In one embodiment, the present method comprises administering the composition to a ruminant in need thereof with the aid of a "balling gun." A balling gun is a tulip-shaped device comprising a tube with one concave, bell- shaped end and a plunger at the opposite end. The composition is placed in the bell end of the balling gun, the bell end of the balling gun is placed into or down the throat of the ruminant, and the plunger is depressed, thus releasing the composition into the throat or esophagus of the ruminant.

Other substances, such as a feed or second active agent (e.g., a nutrient such as a vitamin, essential amino acid, etc. ; a second pharmaceutically active compound such as a second antibacterial compound, an antiviral agent or other antimicrobial agent; etc.), may be co-administered with the present composition. A "feed" refers to a commercially available product digestible in ruminants, sold for the purpose of feeding ruminants, and also includes those substances such as hay, grasses, concentrates, etc., grown and/or prepared at the location where the ruminants are kept (e.g. , farm) for the purpose of feeding the same to the ruminants. Thus, the present method may further comprise, consist essentially of, or consist of co-administering a feed or second active agent to a ruminant in need thereof.

It is remarkable that the difloxacin hydrochloride is absorbed when administered to an animal having a functioning rumen.
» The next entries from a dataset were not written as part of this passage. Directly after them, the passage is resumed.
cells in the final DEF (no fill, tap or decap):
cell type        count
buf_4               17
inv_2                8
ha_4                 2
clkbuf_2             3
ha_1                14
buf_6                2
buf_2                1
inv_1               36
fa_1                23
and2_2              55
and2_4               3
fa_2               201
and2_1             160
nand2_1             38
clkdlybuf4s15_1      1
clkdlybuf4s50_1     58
==> ./design.v <==
`timescale 1ns / 1ps
module RAM_DUAL_RW_PORT # ( parameter DATA_WIDTH= 16, parameter ADDR_WIDTH=8, parameter MEM_SIZE=8 )
(
	input wire						Clock,
	input wire						iWriteEnable0,
	input wire						iWriteEnable1,
	input wire [ADDR_WIDTH-1:0]	iReadAddress0,
	input wire [ADDR_WIDTH-1:0]	iReadAddress1,
	input wire [ADDR_WIDTH-1:0]	iWriteAddress0,
	input wire [ADDR_WIDTH-1:0]	iWriteAddress1,
	input wire [DATA_WIDTH-1:0]	iDataIn0,
	input wire [DATA_WIDTH-1:0]	iDataIn1,
	output reg [DATA_WIDTH-1:0] 	oDataOut0,
	output reg [DATA_WIDTH-1:0] 	oDataOut1
);
reg [DATA_WIDTH-1:0] Ram [MEM_SIZE-1:0];		
always @(posedge Clock) 
begin 
	if(! iWriteEnable1)
		begin
			oDataOut0 <=  ((iWriteAddress0 == iReadAddress0) && iWriteEnable0) ? iDataIn0 : Ram[iReadAddress0]; 
			oDataOut1 <=  ((iWriteAddress0 == iReadAddress1) && iWriteEnable0) ? iDataIn0 : Ram[iReadAddress1]; 
		end
	else 
		begin
			if (iWriteEnable0) 
				begin
					oDataOut0 <=  (iWriteAddress0 == iReadAddress0) ? iDataIn0 : ((iWriteAddress1 == iReadAddress0) ? iDataIn1: Ram[iReadAddress0]); 
					oDataOut1 <=  (iWriteAddress0 == iReadAddress1) ? iDataIn0 : ((iWriteAddress1 == iReadAddress1) ? iDataIn1: Ram[iReadAddress1]); 
				end
			else 
				begin
					oDataOut0 <=  (iWriteAddress1 == iReadAddress0) ? iDataIn1 : Ram[iReadAddress0]; 
					oDataOut1 <=  (iWriteAddress1 == iReadAddress1)  ? iDataIn1 : Ram[iReadAddress1]; 
				end
		end
	if (iWriteEnable0) 
		Ram[iWriteAddress0] <=  iDataIn0;
	if (iWriteEnable1) 
		Ram[iWriteAddress1] <=  iDataIn1; 
end 
endmodule
==> ./run.sh <==
#!/bin/bash
# OpenROAD 26Q1-2900-gdf79404cd8, Yosys 0.63+post, stock flow scripts
make -C /OpenROAD-flow-scripts/flow DESIGN_CONFIG=/design/flow/config.mk WORK_HOME=/design/flow/orfs finish
==> ./config.mk <==
export PLATFORM = sky130hd
export DESIGN_NAME = RAM_DUAL_RW_PORT
export DESIGN_NICKNAME = RAM_DUAL_RW_PORT
export VERILOG_FILES = /design/flow/design.v
export SDC_FILE = /design/flow/constraint.sdc
export NUM_CORES = 4
export LEC_CHECK = 1
export CORE_UTILIZATION = 50
==> ./constraint.sdc <==
current_design RAM_DUAL_RW_PORT

set clk_period 5.3
set clk_io_pct 0.2

create_clock -name clk0 -period $clk_period [get_ports {Clock}]

set non_clock_inputs [all_inputs -no_clocks]
set_input_delay [expr $clk_period * $clk_io_pct] -clock clk0 $non_clock_inputs
set_output_delay [expr $clk_period * $clk_io_pct] -clock clk0 [all_outputs]
==> qor.yml <==
outcome: "finished, final reports clean"
switching_power_mw: 0.864
max-clock-path-buffers: 2
p_sw_share_pct: 25.8
ff2ff_path_depth: 4
fp_util_pct: 51.7
grt_pass1_wl_um: 43600
crit_chain: "clkdlybuf4s50_1, nor2b_1, and2_1, or2_2"
end_kind: "register"
vias_per_cell: 6.69
synth_area_um2: 9790
area_growth_pct: 16.6
numSynthFlops: 160
cts_tree: "built"
placed_area_um2: 10800
detail_route.first_pass.iterations: 4
required_ns: 5.36
grt_max_degree: 35
path_max_fanout: 17
hpwl_um: 18200
ys_chip_area_um2: 9790
cts_post_setup_buffers_inserted: 0
ctsResizeCount: 0
edf_count: 128
finalWeightedCongestion: 0.890
synth_seq_share_pct: 45.8
io_pins: 99
cts_sinks: 160
p_int_mw: 2.48
dp_slack_ns: 1.28
cp-start-kind: "primary input"
ys_types: 33
finalHoldViolCount: 0
comb_power_share_pct: 17.8
max_stage_delay_ns: 0.99
grt_pass1_vias: 7000
crit_start: "iWriteAddress1[0]"
finClkSkew_ns: 0.00910
port_buffers: 98
rows: 50
clockPowerShare_pct: 37.1
min_path_cells: 4
powerDensity_nw_per_um2: 293
drt_iter0_drc: 442
holdBufCountCts: 0
hp-start: "Ram[7][10]"
vdd_ir_drop_max_mv: 0.219
logic_area_um2: 4840
worst-r2r-setup-slack_ns: 3.64
ys.flop_type: "edfxtp_1"
crit_arrival_ns: 3.73
ant_nets: 0
rsz0062_at_grt: "no"
critical_path_buf_inv_count: 1
clock_latency_ns: 0.43
yosysCellCount: 688
period_minus_slack_ns: 3.67
grt_usage_pct: 32.5
timing.rr.end: "oDataOut0[0]"
hold_class: "register to register"
setup_viol: 0
path_depth: 4
synthCells: 688
cp_top_family: "simple AND/OR/NAND/NOR gates"
cp-endpoint: "Ram[1][9]"
antenna_found_initial: 0
wl_um: 28900
ctsRootBufferMaster: "clkbuf_16"
ys_async_sr_fraction_pct: 0
gr-total-overflow: 0
dp.cells: 976
drc_errors: 0
timing.hold.ws_ns: 0.951
yosysWarnings: 1
drive_gt1_share_pct: 35.7
rr_startpoint: "Ram[2][0]"
setup_slack_ns: 1.63
design.core.area_um2: 19000
worstMarginPinSlew_ns: 1.25
leakage_nw: 3.74
period_used_pct: 69.2
die_x_um: 142
n_antenna_cell: 0
slew_violations: 0
register_area_um2: 4480
avgRoutedWirePerCell_um: 28.7
chipHeight_um: 142
stdcell_count: 1008
fin_setup_tns_ns: 0
syn_avg_cell_area_um2: 14.2
vias: 6741
htree_levels: 4
warnings: 25
dieArea_um2: 20100
slew_headroom_pct: 16.4
cp_slowest_cell: "and2_1"
clkTransAtPathRegs_ns: 0.06
fin_area_um2: 11400
seq_power_share_pct: 45.0
cts_inserted_buffers: 17
cap_viol_max_count: 0
fillerInstances: 1472
critPathKind: "primary input to register"
fmax_mhz: 273
==> cells in the mapped netlist, drive strengths merged, types with 4 or more instances <==
cell type / n / area, µm²
mux4: 64 / 1560
xor2: 14 / 123
buf: 79 / 422
clkbuf: 18 / 70.1
nand4: 35 / 219
nand2: 5 / 18.8
nor4: 34 / 243
and3: 4 / 25.0
mux2: 160 / 1800
dfxtp: 32 / 641
nand2b: 4 / 25.0
o21ai: 4 / 20.0
a31oi: 32 / 200
xnor2: 18 / 158
nor3: 6 / 50.1
o31ai: 32 / 240
nand3: 4 / 20.0
and2: 5 / 31.3
edfxtp: 128 / 3840
==> flip-flops by register name, indices dropped and copies added (netlist names) <==
name	cells
oDataOut0	16
oDataOut1	16
Ram	128
==> worst min-delay path by stage <==
stage | to | slack [ns]
final | oDataOut0[10] | 0.95
after global routing | oDataOut1[5] | 0.99
after CTS | oDataOut0[15] | 0.95
==> metrics by stage <==
step / util, % / power (mW)
3_5_place_dp: 57.1 / 2.12
3_3_place_gp: 57.1 / 2.11
5_1_grt: 60.2 / 3.47
6_report: 60.2 / 3.34
4_1_cts: 60.2 / 3.36
2_1_floorplan: - / 1.87
==> power groups by stage <==
stage / clock network, mW / registers, mW / logic, mW
final: 1.24 / 1.51 / 0.596
after global routing: 1.32 / 1.51 / 0.635
after CTS: 1.26 / 1.51 / 0.592
==> cell families after synthesis <==
logic type | after synthesis | synth area share [%]
flops | 160 | 45.8
compound gates | 70 | 4.86
simple gates | 105 | 7.11
xor+xnor | 32 | 2.86
mux | 224 | 34.4
buf+inv | 97 | 5.02
==> metal layers <==
layer,track usage (%),share of wire (%)
met1,48.1,39
met2,48.6,47
met3,13.3,11
met4,6.68,2.4
met5,0,0
==> cells in the final DEF, fill, tap and decap left out, types with 3 or more instances in the layout <==
cell type	instances
a31oi_1	32
clkbuf_16	17
xor2_1	14
clkdlybuf4s50_1	96
mux4_1	32
o21ai_2	4
clkinvlp_4	3
inv_8	3
mux2_2	160
nand2_1	5
mux4_2	32
buf_4	27
nand4_1	35
dfxtp_1	32
nor3_2	4
nor4_1	32
o31ai_1	32
and3_1	4
nand2b_1	4
xnor2_1	18
nand3_1	4
and2_1	3
edfxtp_1	128
inv_6	4
==> worst reg2reg max path, delay by kind of cell (launching register included) <==
family / cells / cell delay, ns
compound gates: 2 / 0.25
flops: 1 / 0.39
mux: 2 / 0.86
==> cell type report <==
type | instances | share of cell area (%)
well taps | 260 | 2.85
clock buffers | 17 | 3.73
flip-flops and latches | 160 | 39.3
clock inverters | 15 | 1.51
multi-input cells | 431 | 42.4
repair buffers | 125 | 10.3
Power and IR drop assume default switching activity.
===== flow/config.mk =====
export PLATFORM = sky130hd
export DESIGN_NAME = LUT_MULT
export DESIGN_NICKNAME = LUT_MULT
export VERILOG_FILES = /design/flow/design.v
export SDC_FILE = /design/flow/constraint.sdc
export NUM_CORES = 4
export LEC_CHECK = 1
export CORE_UTILIZATION = 30

===== flow/constraint.sdc =====
current_design LUT_MULT

set clk_period 15.2
set clk_io_pct 0.2

create_clock -name clk0 -period $clk_period

set non_clock_inputs [all_inputs -no_clocks]
set_input_delay [expr $clk_period * $clk_io_pct] -clock clk0 $non_clock_inputs
set_output_delay [expr $clk_period * $clk_io_pct] -clock clk0 [all_outputs]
Typically, absorption of any drug from the rumen is surprising in view of the fact that the rumen typically contains a large amount of material (e.g., in cows, up to 50 gallons) . The material in a functioning rumen is mostly cellulosic in nature, and is able to chemically or physically bind drugs. Rumen microflora are also able to inactivate, bind or chemically alter orally administered drugs. Therefore, it is even more unexpected that the absorption of the drug can be improved by formulating it into an oral composition (particularly a solid composition, and more particularly a bolus) .
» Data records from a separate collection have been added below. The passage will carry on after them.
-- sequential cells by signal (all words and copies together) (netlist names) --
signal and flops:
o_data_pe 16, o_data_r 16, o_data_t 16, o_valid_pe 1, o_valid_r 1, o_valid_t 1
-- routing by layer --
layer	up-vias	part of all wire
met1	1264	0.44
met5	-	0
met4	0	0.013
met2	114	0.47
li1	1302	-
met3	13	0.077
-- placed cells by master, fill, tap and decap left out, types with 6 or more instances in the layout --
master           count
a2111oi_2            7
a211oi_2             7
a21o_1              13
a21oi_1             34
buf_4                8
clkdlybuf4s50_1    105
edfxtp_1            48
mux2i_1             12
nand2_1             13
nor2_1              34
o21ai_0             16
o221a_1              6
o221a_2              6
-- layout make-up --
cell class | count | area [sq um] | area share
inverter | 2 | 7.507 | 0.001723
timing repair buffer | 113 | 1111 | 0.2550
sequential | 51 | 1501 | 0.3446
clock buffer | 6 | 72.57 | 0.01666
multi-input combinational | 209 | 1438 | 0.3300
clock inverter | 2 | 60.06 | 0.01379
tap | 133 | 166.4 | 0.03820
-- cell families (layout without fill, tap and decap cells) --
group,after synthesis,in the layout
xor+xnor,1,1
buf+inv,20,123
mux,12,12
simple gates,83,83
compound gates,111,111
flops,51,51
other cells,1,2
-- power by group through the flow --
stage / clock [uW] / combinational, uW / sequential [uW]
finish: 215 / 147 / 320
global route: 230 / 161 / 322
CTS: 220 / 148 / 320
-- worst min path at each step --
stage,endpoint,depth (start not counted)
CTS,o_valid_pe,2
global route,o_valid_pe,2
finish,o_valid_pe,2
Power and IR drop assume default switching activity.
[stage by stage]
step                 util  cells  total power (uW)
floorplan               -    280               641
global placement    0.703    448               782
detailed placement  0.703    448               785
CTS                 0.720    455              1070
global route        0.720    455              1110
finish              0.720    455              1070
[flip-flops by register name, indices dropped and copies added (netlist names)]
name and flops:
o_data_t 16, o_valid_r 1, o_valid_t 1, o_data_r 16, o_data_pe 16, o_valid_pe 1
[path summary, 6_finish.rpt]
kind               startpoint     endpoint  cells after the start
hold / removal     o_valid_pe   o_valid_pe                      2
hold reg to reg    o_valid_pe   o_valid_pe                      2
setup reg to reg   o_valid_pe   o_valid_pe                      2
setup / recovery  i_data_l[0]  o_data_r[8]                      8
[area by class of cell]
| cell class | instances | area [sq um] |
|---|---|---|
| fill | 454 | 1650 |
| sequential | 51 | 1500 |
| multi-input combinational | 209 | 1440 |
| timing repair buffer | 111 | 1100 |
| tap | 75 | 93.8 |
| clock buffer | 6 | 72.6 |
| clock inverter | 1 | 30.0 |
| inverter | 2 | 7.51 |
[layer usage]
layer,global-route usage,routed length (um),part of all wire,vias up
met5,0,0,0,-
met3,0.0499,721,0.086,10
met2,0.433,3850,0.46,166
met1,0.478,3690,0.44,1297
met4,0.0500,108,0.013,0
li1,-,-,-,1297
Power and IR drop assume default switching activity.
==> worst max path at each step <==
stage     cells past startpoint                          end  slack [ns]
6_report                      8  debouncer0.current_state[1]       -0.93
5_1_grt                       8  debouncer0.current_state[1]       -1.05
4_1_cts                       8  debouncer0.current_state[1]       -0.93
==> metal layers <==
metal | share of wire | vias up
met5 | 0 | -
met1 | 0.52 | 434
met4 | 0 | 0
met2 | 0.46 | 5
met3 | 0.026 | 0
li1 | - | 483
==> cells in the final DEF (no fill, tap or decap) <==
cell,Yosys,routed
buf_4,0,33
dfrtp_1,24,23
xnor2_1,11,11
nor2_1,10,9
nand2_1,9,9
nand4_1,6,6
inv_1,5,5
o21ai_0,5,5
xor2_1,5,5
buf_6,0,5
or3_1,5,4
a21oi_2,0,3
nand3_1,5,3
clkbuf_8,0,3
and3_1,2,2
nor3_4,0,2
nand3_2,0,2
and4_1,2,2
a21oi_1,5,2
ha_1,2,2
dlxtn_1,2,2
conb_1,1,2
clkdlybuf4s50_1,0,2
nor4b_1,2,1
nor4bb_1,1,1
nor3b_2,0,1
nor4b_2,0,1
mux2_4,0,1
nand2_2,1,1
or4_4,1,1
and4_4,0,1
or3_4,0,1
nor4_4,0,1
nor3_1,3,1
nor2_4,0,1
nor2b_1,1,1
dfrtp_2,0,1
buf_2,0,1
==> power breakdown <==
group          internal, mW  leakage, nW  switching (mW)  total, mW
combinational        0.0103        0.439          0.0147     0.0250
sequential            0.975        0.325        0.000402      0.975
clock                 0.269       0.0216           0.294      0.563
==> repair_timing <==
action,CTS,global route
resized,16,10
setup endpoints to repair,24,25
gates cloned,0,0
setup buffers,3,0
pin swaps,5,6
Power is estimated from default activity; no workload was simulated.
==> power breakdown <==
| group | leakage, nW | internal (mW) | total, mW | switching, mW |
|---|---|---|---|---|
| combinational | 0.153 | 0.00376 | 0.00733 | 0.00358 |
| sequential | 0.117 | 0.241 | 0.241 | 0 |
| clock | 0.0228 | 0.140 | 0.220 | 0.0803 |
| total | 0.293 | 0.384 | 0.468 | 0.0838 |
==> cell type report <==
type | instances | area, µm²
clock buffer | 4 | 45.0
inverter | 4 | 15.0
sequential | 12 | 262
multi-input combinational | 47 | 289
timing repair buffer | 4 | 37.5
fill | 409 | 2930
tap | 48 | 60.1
[/design/flow/constraint.sdc]
current_design laserdistancefsmd

set clk_period 3.4
set clk_io_pct 0.2

create_clock -name clk0 -period $clk_period [get_ports {clk}]

set non_clock_inputs [all_inputs -no_clocks]
set_input_delay [expr $clk_period * $clk_io_pct] -clock clk0 $non_clock_inputs
set_output_delay [expr $clk_period * $clk_io_pct] -clock clk0 [all_outputs]
File: design/flow/run.sh
#!/bin/bash
# OpenROAD 26Q1-2900-gdf79404cd8, Yosys 0.63+post, stock flow scripts
make -C /OpenROAD-flow-scripts/flow DESIGN_CONFIG=/design/flow/config.mk WORK_HOME=/design/flow/orfs finish
File: design/flow/constraint.sdc
current_design Circuit74181

set clk_period 5.0
set clk_io_pct 0.2

create_clock -name clk0 -period $clk_period

set non_clock_inputs [all_inputs -no_clocks]
set_input_delay [expr $clk_period * $clk_io_pct] -clock clk0 $non_clock_inputs
set_output_delay [expr $clk_period * $clk_io_pct] -clock clk0 [all_outputs]
File: design/flow/config.mk
export PLATFORM = sky130hd
export DESIGN_NAME = Circuit74181
export DESIGN_NICKNAME = Circuit74181
export VERILOG_FILES = /design/flow/design.v
export SDC_FILE = /design/flow/constraint.sdc
export NUM_CORES = 4
export LEC_CHECK = 1
export CORE_AREA = 10 10 70 70
export DIE_AREA = 0 0 80 80
File: design/flow/design.v
module Circuit74181 (S, A, B, M, CNb, F, X, Y, CN4b, AEB);
  input [3:0] A, B, S;
  input CNb, M;
  output [3:0] F;
  output AEB, X, Y, CN4b;
  TopLevel74181 Ckt74181 (S, A, B, M, CNb, F, X, Y, CN4b, AEB);
endmodule  
module TopLevel74181 (S, A, B, M, CNb, F, X, Y, CN4b, AEB);
  input [3:0] A, B, S;
  input CNb, M;
  output [3:0] F;
  output AEB, X, Y, CN4b;
  wire [3:0] E, D, C, Bb;
  Emodule Emod1 (A, B, S, E, Bb);
  Dmodule Dmod2 (A, B, Bb, S, D);
  CLAmodule CLAmod3(E, D, CNb, C, X, Y, CN4b);
  Summodule Summod4(E, D, C, M, F, AEB);
endmodule
==> /design/flow/design.v <==
module SevenSegDecoder(input logic CLK, input logic RST, input logic [7:0] in, output logic [7:0] HEXHigh, output logic [7:0] HEXLow);
  always_comb begin
    case (in[3:0])
      4'h0 : HEXLow = 8'b1100_0000;
      4'h1 : HEXLow = 8'b1111_1001;
      4'h2 : HEXLow = 8'b1010_0100;
      4'h3 : HEXLow = 8'b1011_0000;
      4'h4 : HEXLow = 8'b1001_1001;
      4'h5 : HEXLow = 8'b1001_0010;
      4'h6 : HEXLow = 8'b1000_0010;
      4'h7 : HEXLow = 8'b1101_1000;
      4'h8 : HEXLow = 8'b1000_0000;
      4'h9 : HEXLow = 8'b1001_0000;
      4'ha : HEXLow = 8'b0000_1000;
      4'hb : HEXLow = 8'b0000_0011;
      4'hc : HEXLow = 8'b1010_0111;
      4'hd : HEXLow = 8'b1010_0001;
      4'he : HEXLow = 8'b0000_0110;
      4'hf : HEXLow = 8'b1000_1110;
    endcase
  end
  always_comb begin
    case (in[7:4])
      4'h0 : HEXHigh = 8'b1100_0000;
      4'h1 : HEXHigh = 8'b1111_1001;
      4'h2 : HEXHigh = 8'b1010_0100;
      4'h3 : HEXHigh = 8'b1011_0000;
      4'h4 : HEXHigh = 8'b1001_1001;
      4'h5 : HEXHigh = 8'b1001_0010;
      4'h6 : HEXHigh = 8'b1000_0010;
      4'h7 : HEXHigh = 8'b1101_1000;
      4'h8 : HEXHigh = 8'b1000_0000;
      4'h9 : HEXHigh = 8'b1001_0000;
      4'ha : HEXHigh = 8'b0000_1000;
      4'hb : HEXHigh = 8'b0000_0011;
      4'hc : HEXHigh = 8'b1010_0111;
      4'hd : HEXHigh = 8'b1010_0001;
      4'he : HEXHigh = 8'b0000_0110;
      4'hf : HEXHigh = 8'b1000_1110;
    endcase
  end
endmodule
==> /design/flow/constraint.sdc <==
current_design SevenSegDecoder

set clk_period 2.2
set clk_io_pct 0.2

create_clock -name clk0 -period $clk_period

set non_clock_inputs [all_inputs -no_clocks]
set_input_delay [expr $clk_period * $clk_io_pct] -clock clk0 $non_clock_inputs
set_output_delay [expr $clk_period * $clk_io_pct] -clock clk0 [all_outputs]
==> /design/flow/run.sh <==
#!/bin/bash
# OpenROAD 26Q1-2900-gdf79404cd8, Yosys 0.63+post, stock flow scripts
make -C /OpenROAD-flow-scripts/flow DESIGN_CONFIG=/design/flow/config.mk WORK_HOME=/design/flow/orfs finish
==> /design/flow/config.mk <==
export PLATFORM = sky130hd
export DESIGN_NAME = SevenSegDecoder
export DESIGN_NICKNAME = SevenSegDecoder
export VERILOG_FILES = /design/flow/design.v
export SDC_FILE = /design/flow/constraint.sdc
export NUM_CORES = 4
export LEC_CHECK = 1
export CORE_AREA = 10 10 70 70
export DIE_AREA = 0 0 80 80
==> summary.txt <==
Outcome: completed
HP Class: in2out
Startpoint types: input port
Worst vdd ir: 0.0515 mV
First-pass GRT wire length: 2600 µm
DIE HEIGHT: 80 µm
Total number of yosys warnings: 1
Port Buf Inserts: 24
Count of tool warnings: 43
Top-level I/O count: 26
Core Box Area: 3420 µm²
Fin util: 0.268
Initial antenna violation count: 0
Ant. Diodes: 0
Cell count after synthesis: 59
Overflow after GRT: 0
Dominant cell area share: 0.268
Max-cap viol count: 0
Crit path kind: in2out
Syn avg cell area: 7.91 µm²
Busiest grt layer: met2
Sequential area share after synthesis: 0
Final setup viols: 0
CP required: 1.76 ns
Final hold violation count: 0
Max Clk Rate: 0.465 GHz
Clock buf count: 0
Flop area: 0 µm²
Area growth syn-to-layout: 96.0%
Rel. slew slack: 0.865
Most common logic cells in the final layout: buf_4, nand2_1, dlygate4sd2_1, nor2_1, clkdlybuf4s50_1
LEAKAGE: 0.452 nW
Crit path DAT: 1.71 ns
Routed Antenna Nets: 0
DP Cell Count: 140
Met1 Use GR: 0.0584
Post-DP HPWL: 1230 µm
Period utilization: 0.978
Avg Vias per Cell: 3.95
Seq_cells: 0
WL/cell: 10.7 µm
Top cell excl fill/tap: buf_4
M3 GR Usage: 0.0182
Post-layout minimum cycle time: 2.15 ns
Share of cells above drive strength 1: 0.344
Global placement routability congestion: 0.780
Cell Type Count: 19
Yosys stat cell total: 59
PD cells: 165 nW/µm²
Non-filler cells, final: 142
Final WL: 1520 µm
Die Size: 6400 µm²
Pins over their slew limit: 0
DRC: 0
Max Fanout on Critical Path: 6
Die X: 80 µm
Crit end category: output pin
Largest net degree at the start of global routing: 9
Core Util at FP: 0.137
Row count: 21
Met2 Use GR: 0.0811
RSZ-0062 raised after global routing: true
Vias post-DR: 561
Yosys stat area: 467 µm²
TritonRoute pass-1 iters: 2
Worst slew pin tran: 0.201 ns
Synthesized area: 467 µm²
DRT iter0 DRCs: 29
Yosys top cell by area: ha_1
Tot GR Track Use: 0.0474
Vias in the first global route: 592
Synth top area cells: ha_1, mux4_1, mux4_2, mux2i_1, nand2_1
power by group:
| group | switching, mW | internal [mW] |
|---|---|---|
| registers | 0 | 0 |
| logic | 0.0574 | 0.0939 |
| clock network | 0 | 0 |
| total | 0.0574 | 0.0939 |
critical path: stages:
cell and delay, ns:
clkdlybuf4s15_1 0.19, buf_4 0.17, ha_2 0.18, buf_4 0.13, a21oi_1 0.14, nor2_1 0.06
clkdlybuf4s50_1 0.41
timing repair:
item | CTS | global route
hold endpoints to repair | 0 | 0
gates resized | 33 | 7
pin swaps | 4 | 3
hold buffers | 0 | 0
setup buffers | 1 | 0
cloned | 1 | 0
endpoints found under the setup margin | 16 | 7
final timing paths:
| check | startpoint | to | slack, ns | depth (start not counted) |
|---|---|---|---|---|
| setup / recovery | in[5] | HEXHigh[6] | 0.05 | 7 |
| hold / removal | in[1] | HEXLow[1] | 1.35 | 4 |
Yosys cell counts, drive strengths merged:
library cell   n
o22ai          1
nor2           7
nand2b         1
or3            1
o21ai          6
ha            10
nor3           1
buf            4
a21oi          2
mux4           4
nand2          9
a31o           1
a32o           2
inv            6
mux2i          4
metal layers:
metal	routed length, µm	vias to the layer above
li1	-	287
met1	702	262
met2	689	12
met3	132	0
met4	0	0
met5	0	-
kinds of logic (layout without fill, tap and decap cells):
kind of cell | count (synthesis) | count (layout) | share of synthesized area
AND/OR/NAND/NOR | 19 | 19 | 0.166
AND-OR/OR-AND | 12 | 12 | 0.161
adder cells (fa/ha/maj) | 10 | 10 | 0.268
buffers and inverters | 10 | 47 | 0.110
multiplexers | 8 | 8 | 0.295
through the flow:
step                hold WS [ns]  power [mW]  setup WS, ns  setup TNS [ns]  area (µm²)
global route                1.39       0.169       -0.0164         -0.0164         915
global placement            2.01       0.153        -0.460           -4.50         848
CTS                         1.55       0.154     0.0000888               0         898
floorplan                  0.915      0.0568         0.550               0         467
detailed placement          2.00       0.154        -0.467           -4.53         848
finish                      1.35       0.151        0.0479               0         915
cell type report:
type	instances	area [µm²]
fill	365	2500
inverter	6	22.5
multi-input combinational	49	463
tap	46	57.6
timing repair buffer	41	372
Power and IR drop assume default switching activity.
File: flow/design.v
module ClockDivider(input logic CLK, input logic RST, output logic dividedCLK);
  parameter DIVIDE = 23'd5000000;
  logic [22:0] tmpCount;
  always_ff @ (posedge CLK, negedge RST) begin
    if (!RST) begin
      tmpCount <= 0;
      dividedCLK <= 0;
    end
    else if (tmpCount == DIVIDE) begin
      tmpCount <= 0;
      dividedCLK <= ~dividedCLK;
    end
    else
      tmpCount <= tmpCount + 1;
  end
endmodule
File: flow/run.sh
#!/bin/bash
# OpenROAD 26Q1-2900-gdf79404cd8, Yosys 0.63+post, stock flow scripts
make -C /OpenROAD-flow-scripts/flow DESIGN_CONFIG=/design/flow/config.mk WORK_HOME=/design/flow/orfs finish
File: flow/config.mk
export PLATFORM = sky130hd
export DESIGN_NAME = ClockDivider
export DESIGN_NICKNAME = ClockDivider
export VERILOG_FILES = /design/flow/design.v
export SDC_FILE = /design/flow/constraint.sdc
export NUM_CORES = 4
export LEC_CHECK = 1
export CORE_AREA = 10 10 97 97
export DIE_AREA = 0 0 107 107
File: flow/constraint.sdc
current_design ClockDivider

set clk_period 5.4
set clk_io_pct 0.2

create_clock -name clk0 -period $clk_period [get_ports {CLK}]

set non_clock_inputs [all_inputs -no_clocks]
set_input_delay [expr $clk_period * $clk_io_pct] -clock clk0 $non_clock_inputs
set_output_delay [expr $clk_period * $clk_io_pct] -clock clk0 [all_outputs]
Another surprising result provided by the present invention is the "extended duration of therapeutic antimicrobial blood levels" properties that the present composition exhibits in ruminating and non-ruminating ruminants. The present composition is able to provide an effective dose of fluoroquinolone antimicrobial over quite an extended period of time (preferably at least 48 hours in a ruminating ruminant, and at least 72 hours in a non-ruminating or pre-ruminating ruminant) . Based on results known to the present Inventors prior to the present invention, the length of time during which an effective concentration of a fluoroquinolone antimicrobial is maintained in the blood stream of both ruminating and non-ruminating ruminants by the present composition is unexpected.

Other features of the invention will become apparent in the course of the following descriptions of exemplary embodiments which are given for illustration of the invention and are not intended to be limiting thereof.

EXPERIMENT 1 Experiment 1 tested the plasma concentration of a fluoroquinolone antimicrobial (difloxacin) as a function of time, provided by a solid composition administered to ruminating steers in accordance with two different techniques.

MATERIALS AND METHODS: STUDY DESIGN - PHARMACOKINETICS ;

TEST MATERIALS:

(1) Difloxacin HC1 oral suspension; Concentration as free base difloxacin = 50 mg/ml

(2) Difloxacin capsule; Concentration as free base difloxacin = 91.64%

TEST ANIMALS:

Ten 12- to 18-month-old steers having an average body weight of approximately 250-300 kg were initially obtained, and eight of the steers were studied. Steers had not been administered drugs or biological agents that could have interfered with the study of the effects of difloxacin. No concomitant medication was administered during the study.

The steers were placed in a single pen, and started on a diet of ad libitum grower ration. Water was offered free choice. The animals were acclimated 7 days prior to the start of the study. Physical examinations were performed on each steer before the start of the study to ensure that they had no clinical or subclinical disease. The steers were observed daily during the test period.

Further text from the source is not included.